System Design Issues (simultaneous update and search) CAMs can not be updated in a location while searching at the same time. When we do update packets can not be forwarded and they are back logged. We can have a backup CAM for update while search is done on the other CAM. Some designs offer a third port for table maintenance without inhibiting search operations (SiberCore is an example). Increases pin count, board real estate, signals to be routed on the board.

System Design Issues (CIDR table update) Recall that CIDR works based on the longest prefix match (LPM). CAM segments are created based on the prefix length. Some empty slots are left in each segment to accommodate new entries. If a segment is suddenly filled up, the table must be taken offline to reshuffle the entries. A read and write operation is needed for each entry that must be relocated. We may need a read and write for the mask word too. Source: http://www.netlogicmicro.com/pdf/cidr_white_paper.pdf

CIDR table update: worst case analysis What is the worst case scenario: All segments but one are full A new entry may need up to 31 move operations.
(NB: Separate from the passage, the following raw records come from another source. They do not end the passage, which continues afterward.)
This is an optimization exercise on Yosys and OpenROAD, whose aim is small area, not a production implementation.
In this exercise RTL edits were held to simulation tests only and were not proved equivalent to the original.
Power and IR drop assume default switching activity. The clock port is modelled as an ideal driver; clocking choices that lean on that would not hold on a real chip.

== garnet ==
==> flow/design.v (excerpt) <==
module scope_top (
  input  logic                                CLOCK_50,
  input  logic                                hps_fpga_reset_n,
  input  logic [scope_cfg_pkg::adc_width-1:0] adc_bus,
  output logic                                hold_n,
  output logic                                convt,
  output scope_types_pkg::mbox_addr_t         mbox_addr,
  input  scope_types_pkg::mbox_word_u         mbox_rdata,
  input  logic                                host_reading,
  output scope_types_pkg::buf_addr_t          host_addr,
  output logic                                host_write,
  output scope_types_pkg::host_word_t         host_wdata,
  output logic                                host_busy
);
Size: roughly 7300 cells after synthesis, roughly 5200 flip-flops, roughly 80 I/O pins, about 110000 sq um of cells after synthesis.
make LEC_CHECK=0 ABC_AREA=1 CAP_MARGIN=20 CORE_MARGIN=2 CORE_UTILIZATION=65 CTS_BUF_LIST=sky130_fd_sc_hd__clkbuf_8 CTS_CLUSTER_DIAMETER=50 CTS_CLUSTER_SIZE=16 SLEW_MARGIN=20 SYNTH_MEMORY_MAX_BITS=8192 finish   # period 10.0 ns
run.sh (not shown) runs the stock make flow with config.mk's settings and CLKGATE_MAP_FILE= SYNTH_SCRIPT=/design/flow/synth_recipe.tcl, a recipe that flattens the netlist after the stock synthesis.
Here is what was changed in the inputs of juniper compared with garnet.
diff --git a/flow/config.mk b/flow/config.mk
--- a/flow/config.mk
+++ b/flow/config.mk
@@ -10,7 +10,7 @@
 export CORE_MARGIN = 2
 export CORE_UTILIZATION = 65
-export CTS_BUF_LIST = sky130_fd_sc_hd__clkbuf_8
-export CTS_CLUSTER_DIAMETER = 50
-export CTS_CLUSTER_SIZE = 16
+export CTS_BUF_LIST = sky130_fd_sc_hd__clkbuf_16
+export CTS_CLUSTER_DIAMETER = 80
+export CTS_CLUSTER_SIZE = 32
 export SLEW_MARGIN = 20
 export SYNTH_MEMORY_MAX_BITS = 8192
Findings:
juniper did not stop at any stage, and its layout met the timing, DRC and antenna checks.
juniper ends up with a met3 layer usage reported by global route that is 0.39 points lower than in garnet.
Cells: juniper has fewer instances than garnet
On area of the multi-input gates, garnet and juniper are basically level.
garnet -> juniper: wire length on met1 flat
Summary — shortest clock period the worst path allows after layout, juniper relative to garnet: lower, by 0.15 ns.
Design area in juniper is 730 sq um below garnet.
juniper vs garnet, internal portion of total power went down by about 0.4%.
Changes observed in juniper relative to garnet: routed wire length went down by 1.1%; worst setup skew after layout went down by 0.0071 ns; clock network fraction of total power went down by 0.8 points.
#### Input delta (tundra over juniper)
==> flow/flow/run.sh (new file) <==
#!/bin/bash
# Standard layout, with two changes: port buffers use the smallest buffer, and clock tree
# synthesis inserts no dummy loads. Each tool's output goes to a log file in this folder.
set -e
cp standard.sh standard_sh.log.txt 2>/dev/null || true
export BUFFER_PORTS_ARGS="-buffer_cell sky130_fd_sc_hd__buf_1"
export CTS_ARGS="-sink_clustering_enable -repair_clock_nets -sink_clustering_size 32 -sink_clustering_max_diameter 80 -buf_list sky130_fd_sc_hd__clkbuf_16 -dont_use_dummy_load"
bash standard.sh > standard.log 2>&1
==> flow/standard.sh (new file) <==
#!/bin/bash
# synth_recipe.tcl (not shown) runs the flow's synth.tcl, then flattens the netlist and writes it again
# the make line also repeats each setting of config.mk as NAME=value (left out here)
make -C /OpenROAD-flow-scripts/flow DESIGN_CONFIG=/design/flow/config.mk WORK_HOME=/design/flow/orfs CLKGATE_MAP_FILE= SYNTH_SCRIPT=/design/flow/synth_recipe.tcl "${@:-finish}"
removed: flow/run.sh
[summary]
Compared with juniper, tundra shows a higher fmax.
Diff juniper -> tundra: number of slew-limit violations in the final report was more or less identical; core utilization went down by 0.41 points; clock network power share went down by 0.7 points.
Summary — via count of the first global-routing pass, tundra relative to juniper: lower, by 794.
Compared with juniper, tundra has extra setup slack.
Going from juniper to tundra, fill cell instance count of the final layout grows by 41.
Per the comparison of tundra with juniper, count of buffer and inverter cells on the critical path now sits lower, minimum clock period now sits lower, cell area after layout now sits lower.
[tundra] met1 layer wirelength in the final routing rose about 1.3% relative to juniper

* * *

Another version of the RTL of scope_top (not shown whole).
Size in the first run: ~7300 cells after synthesis, ~5100 flip-flops, about 80 I/O pins.
Settings: LEC_CHECK=0, ABC_AREA=1, CAP_MARGIN=20, CORE_MARGIN=2, CORE_UTILIZATION=65, CTS_BUF_LIST=sky130_fd_sc_hd__clkbuf_16, CTS_CLUSTER_DIAMETER=80, CTS_CLUSTER_SIZE=32, SLEW_MARGIN=20, SYNTH_MEMORY_MAX_BITS=8192; clock period 10.0 ns.
standard.sh (not shown) runs the stock make flow with config.mk's settings and CLKGATE_MAP_FILE= SYNTH_SCRIPT=/design/flow/synth_recipe.tcl, a recipe that flattens the netlist after the stock synthesis.
==> flow/flow/run.sh <==
#!/bin/bash
# Standard layout, with two changes: port buffers use the smallest buffer, and clock tree
# synthesis inserts no dummy loads. Each tool's output goes to a log file in this folder.
set -e

export BUFFER_PORTS_ARGS="-buffer_cell sky130_fd_sc_hd__buf_1"
export CTS_ARGS="-sink_clustering_enable -repair_clock_nets -sink_clustering_size 32 -sink_clustering_max_diameter 80 -buf_list sky130_fd_sc_hd__clkbuf_16 -dont_use_dummy_load"
bash standard.sh > standard.log 2>&1
Next try:
--- a/flow/flow/run.sh
+++ b/flow/flow/run.sh
@@ -7 +7 @@
-export CTS_ARGS="-sink_clustering_enable -repair_clock_nets -sink_clustering_size 32 -sink_clustering_max_diameter 80 -buf_list sky130_fd_sc_hd__clkbuf_16 -dont_use_dummy_load"
+export CTS_ARGS="-sink_clustering_enable -repair_clock_nets -sink_clustering_size 35 -sink_clustering_max_diameter 70 -buf_list sky130_fd_sc_hd__clkbuf_16 -dont_use_dummy_load"
CTS_BUF_LIST = default   (was sky130_fd_sc_hd__clkbuf_16)
CTS_CLUSTER_DIAMETER = default   (was 80)
CTS_CLUSTER_SIZE = default   (was 32)
GPL_TIMING_DRIVEN = 0   (was default)
TNS_END_PERCENT = 0   (was default)
Area after synthesis stays the same.
Synthesized cell count does not change.
Wire length grows by a few percent.
Setup slack loses 0.57 ns.
Via count went up slightly.
Cell area came out higher slightly.
Core utilization rose by 0.30 points.
Clock-buffer cell count goes down by 6.
Total power went down slightly.
Next try:
CAP_MARGIN = 0   (was 20)
GPL_TIMING_DRIVEN = default   (was 0)
SLEW_MARGIN = 0   (was 20)
TNS_END_PERCENT = default   (was 0)
Outcome: The new run finished clean; sequential share of layout area rose by 0.53 points; clock-buffer cell count falls by 3; sequential cell count is unchanged; via count is lower by about 2%; utilization fell by 0.44 points; area after synthesis does not change; routed wire length drops by 4.0%; final area fell by 0.63%; synthesized cell count is unchanged.
Next try:
==> flow/run.sh (new file) <==
#!/bin/bash
# synth_recipe.tcl (not shown) runs the flow's synth.tcl, then flattens the netlist and writes it again
# the make line also repeats each setting of config.mk as NAME=value (left out here)
make -C /OpenROAD-flow-scripts/flow DESIGN_CONFIG=/design/flow/config.mk WORK_HOME=/design/flow/orfs CLKGATE_MAP_FILE= SYNTH_SCRIPT=/design/flow/synth_recipe.tcl finish
CAP_MARGIN = 20   (was 0)
CTS_BUF_LIST = sky130_fd_sc_hd__clkbuf_16   (was default)
CTS_CLUSTER_DIAMETER = 80   (was default)
CTS_CLUSTER_SIZE = 32   (was default)
SLEW_MARGIN = 20   (was 0)
removed: flow/flow/run.sh
removed: flow/standard.sh
Result: Hold slack gains 0.047 ns. Clock power increases by 4.6%. Clock skew decreases by 0.044 ns. Setup slack loses 0.40 ns. Routed wire length is about the same. Count of clock-buffer cells in the layout increases by 14. Design area increases by 0.77%. Fmax decreases by 5.9%. Final cell count increases by 0.37%. Area after synthesis does not change. Total power increases by 1.3%.
Next try:
==> flow/flow/run.sh (new file) <==
#!/bin/bash
# Standard layout, with two changes: port buffers use the smallest buffer, and clock tree
# synthesis inserts no dummy loads. Each tool's output goes to a log file in this folder.
set -e

export BUFFER_PORTS_ARGS="-buffer_cell sky130_fd_sc_hd__buf_1"
export CTS_ARGS="-sink_clustering_enable -repair_clock_nets -sink_clustering_size 38 -sink_clustering_max_diameter 50 -buf_list sky130_fd_sc_hd__clkbuf_16 -dont_use_dummy_load"
bash standard.sh > standard.log 2>&1
==> flow/standard.sh (new file) <==
#!/bin/bash
# synth_recipe.tcl (not shown) runs the flow's synth.tcl, then flattens the netlist and writes it again
# the make line also repeats each setting of config.mk as NAME=value (left out here)
make -C /OpenROAD-flow-scripts/flow DESIGN_CONFIG=/design/flow/config.mk WORK_HOME=/design/flow/orfs CLKGATE_MAP_FILE= SYNTH_SCRIPT=/design/flow/synth_recipe.tcl "${@:-finish}"
removed: flow/run.sh
- clock power grows by about 8%
- worst hold slack loses 0.056 ns
- setup slack gains 0.30 ns
- power grows by about 2.4%
- synthesized area stays the same
- utilization grows by 0.29 points
- clock skew grows by 0.060 ns
- global-route usage barely changes

afterwards: timing with drivers on the ports:
The results above use ideal ports. As a check the final layouts listed here were re-extracted and re-timed, cells and wires unchanged. Step 1, drivers: a clkbuf_16 drives CLOCK_50 and a buf_2 each remaining input, both assumed. Step 2 also shifts input and output timing later by t, the mid clock arrival at the registers, as if the neighbouring blocks saw the same clock. Three values: no drivers, after step 1, after step 2; two values: the first two.
run | shift t [ns] | slack for setup (ns) | worst setup path after step 2
garnet | 1.120 | 3.021 / 2.947 / 4.067 | register to output
juniper | 0.925 | 3.171 / 3.082 / 4.007 | register to output
tundra | 0.893 | 3.600 / 3.517 / 4.411 | register to output
the first run of note 2 | 0.896 | 3.436 / 3.354 / 4.250 | register to output
the second run of note 2 | 0.905 | 2.866 / 2.774 / 3.679 | register to output
the third run of note 2 | 0.892 | 3.597 / 3.514 / 4.406 | register to output
the fourth run of note 2 | 0.923 | 3.199 / 3.115 / 4.038 | register to output
the fifth run of note 2 | 0.930 | 3.501 / 3.416 / 4.347 | register to output
After both steps every run listed still meets setup and hold.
Each move requires 4 clock cycles for total of 4 x 31 = 124 clock cycles We have 3000 routing updates per second 3000 x 124 = 372000 clock cycles per second If the NP clock rate is 100 MHz the cycle time is 10 nsec How much time the update consumes: 372000 cycles x 10 nsec per cycle = 3.72 msec In OC-192 rate, we have around 20 to 30 MPPS Therefore, 74,400 to 111,600 packets will not be classified and should be discarded.

Reproaches against CAM based search engines (POWER) There is a misnomer that power consumption of CAM increases! It does not make sense to compare power consumptions of 2Mb CAM clocked at 66 MHz and capable of 66 Msps with 9Mb CAM clocked at 150 MHZ capable of 125 Msps. Power consumption is result of multiple factors such as: Semiconductor manufacturing process. Number of searches per second. Storage density. The smaller the process the larger the capacity; it can also cause drop in the power supply and increase in the clock rate. 0.18μ process 50% less power than 0.25μ and 30% further improvement in 0.15μ. The absolute power consumption is increasing, because: Larger table. Wider search key for deep packet classification. Increased wire speed. Make sure to consider worst case scenarios not the data sheet values.
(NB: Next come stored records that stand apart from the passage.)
From an optimization exercise on the open Yosys and OpenROAD flow, aimed at small area and a short achievable clock period; shortcuts taken in it are not production practice. Function was checked by simulation only, so behaviour that the tests miss may differ from the original.

--- flow/flow/run.sh ---
#!/bin/bash
set -euo pipefail
bash standard.sh SETUP_SLACK_MARGIN=8.5 "BUFFER_PORTS_ARGS=-buffer_cell sky130_fd_sc_hd__buf_1" finish > standard_flow.log 2>&1
--- flow/standard.sh ---
#!/bin/bash
# synth_recipe.tcl (not shown) runs the flow's synth.tcl, then flattens the netlist and writes it again
# the make line also repeats each setting of config.mk as NAME=value (left out here)
make -C /OpenROAD-flow-scripts/flow DESIGN_CONFIG=/design/flow/config.mk WORK_HOME=/design/flow/orfs CLKGATE_MAP_FILE= SYNTH_SCRIPT=/design/flow/synth_recipe.tcl "${@:-finish}"
--- flow/config.mk ---
export PLATFORM = sky130hd
export DESIGN_NAME = fir_xifu_ex_simd
export DESIGN_NICKNAME = fir_xifu_ex_simd
export VERILOG_FILES = /design/flow/design.v
export SDC_FILE = /design/flow/constraint.sdc
export NUM_CORES = 4
export LEC_CHECK = 0
export CAP_MARGIN = 20
export CORE_MARGIN = 2
export CORE_UTILIZATION = 40
export SLEW_MARGIN = 20
--- flow/constraint.sdc ---
create_clock -name core_clock -period 12.5 [get_ports {clk_i}]
set_input_delay 2.5000 -clock core_clock [delete_from_list [all_inputs] [get_ports {clk_i}]]
set_output_delay 2.5000 -clock core_clock [all_outputs]
set_load 0.01 [all_outputs]
--- flow/design.v ---
package fir_xifu_pkg;
  typedef enum logic [1:0] {
    OpNop   = 2'd0,
    OpLoad  = 2'd1,
    OpStore = 2'd2,
    OpDotp  = 2'd3
  } fir_op_e;
  localparam logic Mode16 = 1'b0;
  localparam logic Mode8  = 1'b1;
endpackage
Reproaches against CAM based search engines Table maintenance and management is a software related problem. Third port (Synchronous Maintenance Interface [SMI]) for SiberCore CAMs is an interesting way of having table maintenance without affecting of the ongoing search processes. Sort-free CAM that do not need partitioning CAMs. Density and footprint (Not a real issue) example: The three members in the family, the CYNSE10512, 10256, and 10128, provide address tables of 512k, 256k, and 128k entries (18 Mbits, 9 Mbits, and 4.5 Mbits), respectively. All three devices are housed in 388-contact BGA packages. Price: $75, $135, $275 1,000,000 entry IPV4 can be handled in two 18Mbits CAM.

Reproaches against CAM based search engines Inflexibility with Table Configurations: This is a real issue Some applications need flexible table sizes and width More research and development needed. Price In absolute terms they are expensive. They are sophisticated complex products that are indispensable in most designs. So they should be expensive!